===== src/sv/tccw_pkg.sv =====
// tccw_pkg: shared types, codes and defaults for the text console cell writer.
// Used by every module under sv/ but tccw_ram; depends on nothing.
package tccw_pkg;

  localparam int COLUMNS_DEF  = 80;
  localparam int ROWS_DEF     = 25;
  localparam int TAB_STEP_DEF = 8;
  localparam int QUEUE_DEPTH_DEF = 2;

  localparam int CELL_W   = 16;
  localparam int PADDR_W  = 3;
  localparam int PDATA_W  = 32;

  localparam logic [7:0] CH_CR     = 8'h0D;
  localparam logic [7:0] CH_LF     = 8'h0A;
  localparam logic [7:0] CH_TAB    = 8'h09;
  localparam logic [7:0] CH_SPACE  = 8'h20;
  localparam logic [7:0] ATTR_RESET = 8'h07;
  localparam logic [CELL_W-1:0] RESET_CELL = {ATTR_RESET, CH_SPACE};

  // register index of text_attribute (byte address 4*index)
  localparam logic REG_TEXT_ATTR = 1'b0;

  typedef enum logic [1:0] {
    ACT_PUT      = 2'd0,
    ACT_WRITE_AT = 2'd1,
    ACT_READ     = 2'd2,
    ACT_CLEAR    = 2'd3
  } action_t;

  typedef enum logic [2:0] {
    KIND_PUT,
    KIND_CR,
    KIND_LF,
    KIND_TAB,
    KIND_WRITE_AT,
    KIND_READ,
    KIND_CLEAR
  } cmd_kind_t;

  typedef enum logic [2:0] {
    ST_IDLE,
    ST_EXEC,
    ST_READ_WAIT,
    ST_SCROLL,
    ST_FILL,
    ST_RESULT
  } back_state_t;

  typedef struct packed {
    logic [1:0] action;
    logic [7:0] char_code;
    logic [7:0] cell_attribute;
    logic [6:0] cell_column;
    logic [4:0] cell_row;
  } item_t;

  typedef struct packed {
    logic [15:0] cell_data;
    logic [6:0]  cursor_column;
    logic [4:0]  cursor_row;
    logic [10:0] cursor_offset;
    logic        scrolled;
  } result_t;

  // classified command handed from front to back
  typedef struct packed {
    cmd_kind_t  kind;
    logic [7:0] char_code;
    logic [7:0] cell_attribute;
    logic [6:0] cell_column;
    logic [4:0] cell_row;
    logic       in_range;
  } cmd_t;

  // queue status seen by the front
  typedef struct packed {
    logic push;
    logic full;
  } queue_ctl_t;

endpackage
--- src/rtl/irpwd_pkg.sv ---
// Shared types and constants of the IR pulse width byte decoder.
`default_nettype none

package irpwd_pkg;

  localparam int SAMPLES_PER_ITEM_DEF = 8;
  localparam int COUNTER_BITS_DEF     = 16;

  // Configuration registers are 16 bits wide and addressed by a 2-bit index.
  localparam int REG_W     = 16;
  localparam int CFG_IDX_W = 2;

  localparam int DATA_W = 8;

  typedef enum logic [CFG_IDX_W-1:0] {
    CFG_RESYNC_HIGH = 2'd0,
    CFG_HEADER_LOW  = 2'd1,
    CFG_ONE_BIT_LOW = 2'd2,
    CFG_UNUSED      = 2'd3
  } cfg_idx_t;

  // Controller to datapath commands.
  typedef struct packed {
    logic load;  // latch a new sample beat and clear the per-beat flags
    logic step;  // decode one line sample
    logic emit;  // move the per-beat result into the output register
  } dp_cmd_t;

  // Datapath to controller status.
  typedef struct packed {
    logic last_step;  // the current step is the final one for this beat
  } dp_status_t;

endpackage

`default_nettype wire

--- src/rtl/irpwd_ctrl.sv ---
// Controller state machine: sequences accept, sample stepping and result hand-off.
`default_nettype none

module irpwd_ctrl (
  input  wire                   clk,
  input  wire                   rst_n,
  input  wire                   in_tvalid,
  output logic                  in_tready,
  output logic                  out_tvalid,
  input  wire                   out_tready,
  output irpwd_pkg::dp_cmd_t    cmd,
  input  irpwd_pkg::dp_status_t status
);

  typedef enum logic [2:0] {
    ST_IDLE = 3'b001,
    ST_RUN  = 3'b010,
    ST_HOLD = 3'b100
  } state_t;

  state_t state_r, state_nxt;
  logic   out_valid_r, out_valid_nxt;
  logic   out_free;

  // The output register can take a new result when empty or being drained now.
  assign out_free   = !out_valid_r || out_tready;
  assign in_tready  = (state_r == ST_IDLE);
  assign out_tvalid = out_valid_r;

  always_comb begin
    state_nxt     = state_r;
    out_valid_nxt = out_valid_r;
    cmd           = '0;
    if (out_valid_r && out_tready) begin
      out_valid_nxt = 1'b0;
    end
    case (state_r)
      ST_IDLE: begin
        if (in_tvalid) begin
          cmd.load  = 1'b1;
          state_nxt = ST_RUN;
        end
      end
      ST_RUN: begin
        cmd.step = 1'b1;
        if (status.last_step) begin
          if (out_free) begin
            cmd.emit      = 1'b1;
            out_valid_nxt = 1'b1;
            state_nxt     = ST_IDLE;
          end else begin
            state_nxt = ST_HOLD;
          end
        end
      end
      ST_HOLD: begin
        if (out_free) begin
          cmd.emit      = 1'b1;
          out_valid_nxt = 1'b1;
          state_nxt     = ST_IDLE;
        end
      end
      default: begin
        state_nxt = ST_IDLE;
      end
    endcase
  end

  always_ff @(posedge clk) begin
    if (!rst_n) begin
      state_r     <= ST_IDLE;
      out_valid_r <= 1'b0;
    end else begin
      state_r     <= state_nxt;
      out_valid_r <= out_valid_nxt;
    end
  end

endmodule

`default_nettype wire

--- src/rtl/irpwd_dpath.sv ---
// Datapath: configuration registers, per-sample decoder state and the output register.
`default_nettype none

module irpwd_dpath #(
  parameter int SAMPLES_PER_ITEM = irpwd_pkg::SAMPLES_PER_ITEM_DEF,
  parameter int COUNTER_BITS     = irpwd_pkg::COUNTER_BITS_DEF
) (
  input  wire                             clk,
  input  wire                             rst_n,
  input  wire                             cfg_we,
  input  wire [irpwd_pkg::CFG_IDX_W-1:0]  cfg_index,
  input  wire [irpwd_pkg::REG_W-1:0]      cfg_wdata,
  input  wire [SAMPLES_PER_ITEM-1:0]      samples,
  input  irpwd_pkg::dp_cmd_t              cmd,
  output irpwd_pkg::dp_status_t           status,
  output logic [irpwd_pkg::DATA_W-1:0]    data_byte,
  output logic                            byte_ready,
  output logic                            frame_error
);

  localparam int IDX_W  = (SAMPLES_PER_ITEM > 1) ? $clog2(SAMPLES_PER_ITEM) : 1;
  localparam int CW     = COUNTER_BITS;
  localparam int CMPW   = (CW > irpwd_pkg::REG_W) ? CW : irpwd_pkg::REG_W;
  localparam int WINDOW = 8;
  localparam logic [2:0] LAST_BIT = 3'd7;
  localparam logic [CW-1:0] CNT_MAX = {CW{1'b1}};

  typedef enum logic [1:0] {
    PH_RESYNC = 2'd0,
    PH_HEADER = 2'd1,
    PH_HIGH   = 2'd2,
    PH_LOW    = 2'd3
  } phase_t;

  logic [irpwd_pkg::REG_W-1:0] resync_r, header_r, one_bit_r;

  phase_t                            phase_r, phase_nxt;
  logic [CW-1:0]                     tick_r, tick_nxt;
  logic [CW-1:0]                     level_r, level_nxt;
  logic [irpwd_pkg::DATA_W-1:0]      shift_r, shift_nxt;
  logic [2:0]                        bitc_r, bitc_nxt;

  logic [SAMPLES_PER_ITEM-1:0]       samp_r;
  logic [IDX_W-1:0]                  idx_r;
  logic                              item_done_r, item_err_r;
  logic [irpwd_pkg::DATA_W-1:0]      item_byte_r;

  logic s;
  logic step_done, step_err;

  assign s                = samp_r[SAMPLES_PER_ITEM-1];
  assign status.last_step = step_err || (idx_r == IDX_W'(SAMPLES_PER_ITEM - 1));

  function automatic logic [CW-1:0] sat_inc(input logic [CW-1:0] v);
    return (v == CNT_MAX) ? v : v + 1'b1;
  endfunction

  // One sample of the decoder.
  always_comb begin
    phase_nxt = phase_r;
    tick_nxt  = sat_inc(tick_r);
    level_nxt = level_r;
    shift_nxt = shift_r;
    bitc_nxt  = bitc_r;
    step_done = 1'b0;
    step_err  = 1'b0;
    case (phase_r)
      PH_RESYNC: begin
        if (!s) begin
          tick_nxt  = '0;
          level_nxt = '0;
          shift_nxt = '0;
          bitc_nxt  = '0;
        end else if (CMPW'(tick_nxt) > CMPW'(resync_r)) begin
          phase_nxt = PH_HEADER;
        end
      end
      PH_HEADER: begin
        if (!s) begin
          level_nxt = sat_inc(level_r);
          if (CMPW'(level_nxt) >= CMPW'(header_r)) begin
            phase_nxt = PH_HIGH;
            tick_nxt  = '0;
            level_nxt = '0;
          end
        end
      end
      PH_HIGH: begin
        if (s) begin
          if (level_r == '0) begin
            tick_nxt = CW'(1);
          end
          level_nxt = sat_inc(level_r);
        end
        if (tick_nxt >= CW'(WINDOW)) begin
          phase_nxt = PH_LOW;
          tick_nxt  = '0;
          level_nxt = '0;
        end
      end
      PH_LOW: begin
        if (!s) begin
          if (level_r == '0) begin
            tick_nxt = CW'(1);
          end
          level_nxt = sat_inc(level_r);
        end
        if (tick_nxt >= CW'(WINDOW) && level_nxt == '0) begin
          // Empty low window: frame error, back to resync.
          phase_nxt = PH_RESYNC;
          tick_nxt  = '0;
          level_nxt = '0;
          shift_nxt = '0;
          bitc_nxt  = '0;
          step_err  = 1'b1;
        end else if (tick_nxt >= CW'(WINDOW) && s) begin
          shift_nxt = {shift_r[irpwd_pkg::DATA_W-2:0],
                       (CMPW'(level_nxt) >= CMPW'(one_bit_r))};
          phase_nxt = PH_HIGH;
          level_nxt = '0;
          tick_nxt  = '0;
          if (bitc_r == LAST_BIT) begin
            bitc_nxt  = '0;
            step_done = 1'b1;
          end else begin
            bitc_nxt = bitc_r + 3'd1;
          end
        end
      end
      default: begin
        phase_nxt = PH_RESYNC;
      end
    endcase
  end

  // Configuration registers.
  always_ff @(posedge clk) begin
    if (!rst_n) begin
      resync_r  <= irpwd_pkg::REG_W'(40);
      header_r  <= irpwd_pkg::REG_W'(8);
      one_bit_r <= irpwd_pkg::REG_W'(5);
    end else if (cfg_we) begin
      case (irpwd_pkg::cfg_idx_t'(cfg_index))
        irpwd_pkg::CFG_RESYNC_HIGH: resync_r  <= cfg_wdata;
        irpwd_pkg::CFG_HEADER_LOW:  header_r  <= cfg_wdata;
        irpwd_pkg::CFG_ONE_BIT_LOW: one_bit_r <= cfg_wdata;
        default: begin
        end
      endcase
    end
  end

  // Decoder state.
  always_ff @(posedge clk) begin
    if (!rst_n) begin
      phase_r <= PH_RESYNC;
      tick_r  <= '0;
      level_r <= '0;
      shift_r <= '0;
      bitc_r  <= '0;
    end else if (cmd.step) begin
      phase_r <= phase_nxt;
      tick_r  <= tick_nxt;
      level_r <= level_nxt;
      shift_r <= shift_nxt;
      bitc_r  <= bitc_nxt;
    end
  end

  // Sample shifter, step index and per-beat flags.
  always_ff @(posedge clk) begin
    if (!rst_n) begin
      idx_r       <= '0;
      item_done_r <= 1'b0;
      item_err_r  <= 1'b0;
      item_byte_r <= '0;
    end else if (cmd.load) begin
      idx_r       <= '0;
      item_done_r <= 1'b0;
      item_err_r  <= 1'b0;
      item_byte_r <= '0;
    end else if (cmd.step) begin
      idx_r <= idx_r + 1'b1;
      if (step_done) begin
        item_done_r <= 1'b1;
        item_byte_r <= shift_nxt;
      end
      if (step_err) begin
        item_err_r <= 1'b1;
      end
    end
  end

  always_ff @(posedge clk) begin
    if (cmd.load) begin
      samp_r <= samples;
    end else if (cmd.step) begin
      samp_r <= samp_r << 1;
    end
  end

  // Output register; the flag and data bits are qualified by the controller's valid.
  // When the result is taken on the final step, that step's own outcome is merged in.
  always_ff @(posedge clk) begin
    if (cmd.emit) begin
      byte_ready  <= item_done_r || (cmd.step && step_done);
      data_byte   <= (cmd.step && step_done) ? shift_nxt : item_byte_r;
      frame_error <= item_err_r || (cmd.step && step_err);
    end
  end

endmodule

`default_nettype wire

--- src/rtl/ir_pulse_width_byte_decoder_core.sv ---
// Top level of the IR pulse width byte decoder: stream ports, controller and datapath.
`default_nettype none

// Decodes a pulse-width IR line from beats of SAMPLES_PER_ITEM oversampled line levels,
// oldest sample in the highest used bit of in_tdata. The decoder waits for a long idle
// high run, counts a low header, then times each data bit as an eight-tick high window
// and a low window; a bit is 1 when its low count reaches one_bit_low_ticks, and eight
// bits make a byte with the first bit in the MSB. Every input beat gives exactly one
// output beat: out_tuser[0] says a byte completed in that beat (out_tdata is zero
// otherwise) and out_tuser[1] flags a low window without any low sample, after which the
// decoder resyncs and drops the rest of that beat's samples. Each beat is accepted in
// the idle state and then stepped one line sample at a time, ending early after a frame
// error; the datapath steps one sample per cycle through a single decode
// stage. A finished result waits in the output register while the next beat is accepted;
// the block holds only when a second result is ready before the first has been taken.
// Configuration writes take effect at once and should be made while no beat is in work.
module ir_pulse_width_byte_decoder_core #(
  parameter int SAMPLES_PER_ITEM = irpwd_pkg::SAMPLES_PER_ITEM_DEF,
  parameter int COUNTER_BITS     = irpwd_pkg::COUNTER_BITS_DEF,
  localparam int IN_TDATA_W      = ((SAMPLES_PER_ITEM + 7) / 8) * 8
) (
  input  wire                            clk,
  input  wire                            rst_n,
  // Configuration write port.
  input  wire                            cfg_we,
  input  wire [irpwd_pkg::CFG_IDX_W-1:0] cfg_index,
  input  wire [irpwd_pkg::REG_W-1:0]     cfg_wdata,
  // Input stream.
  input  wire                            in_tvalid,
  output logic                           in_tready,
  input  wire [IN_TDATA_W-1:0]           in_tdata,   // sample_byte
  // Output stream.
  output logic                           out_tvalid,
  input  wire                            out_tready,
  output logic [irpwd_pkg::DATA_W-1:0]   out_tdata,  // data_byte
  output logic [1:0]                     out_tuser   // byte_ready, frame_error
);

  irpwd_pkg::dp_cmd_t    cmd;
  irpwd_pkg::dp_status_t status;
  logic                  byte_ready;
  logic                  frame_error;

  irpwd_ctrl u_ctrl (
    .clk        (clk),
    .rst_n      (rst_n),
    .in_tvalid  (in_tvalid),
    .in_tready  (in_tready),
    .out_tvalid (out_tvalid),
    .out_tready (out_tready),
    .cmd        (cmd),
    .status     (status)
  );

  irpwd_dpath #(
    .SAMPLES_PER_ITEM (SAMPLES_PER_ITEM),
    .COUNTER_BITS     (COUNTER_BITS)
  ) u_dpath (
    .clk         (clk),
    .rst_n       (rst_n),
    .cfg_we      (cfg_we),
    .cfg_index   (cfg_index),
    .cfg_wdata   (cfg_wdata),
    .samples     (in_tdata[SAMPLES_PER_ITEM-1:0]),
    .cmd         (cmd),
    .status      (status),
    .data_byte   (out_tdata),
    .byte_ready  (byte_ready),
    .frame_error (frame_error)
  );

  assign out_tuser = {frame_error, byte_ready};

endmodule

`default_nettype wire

● What needs to be done:
Please transcribe the material line by line, exactly, from its opening line through the line that contains "localparam logic [7:0] CH_LF".

● Answer to this problem:
===== src/sv/tccw_pkg.sv =====
// tccw_pkg: shared types, codes and defaults for the text console cell writer.
// Used by every module under sv/ but tccw_ram; depends on nothing.
package tccw_pkg;

  localparam int COLUMNS_DEF  = 80;
  localparam int ROWS_DEF     = 25;
  localparam int TAB_STEP_DEF = 8;
  localparam int QUEUE_DEPTH_DEF = 2;

  localparam int CELL_W   = 16;
  localparam int PADDR_W  = 3;
  localparam int PDATA_W  = 32;

  localparam logic [7:0] CH_CR     = 8'h0D;
  localparam logic [7:0] CH_LF     = 8'h0A;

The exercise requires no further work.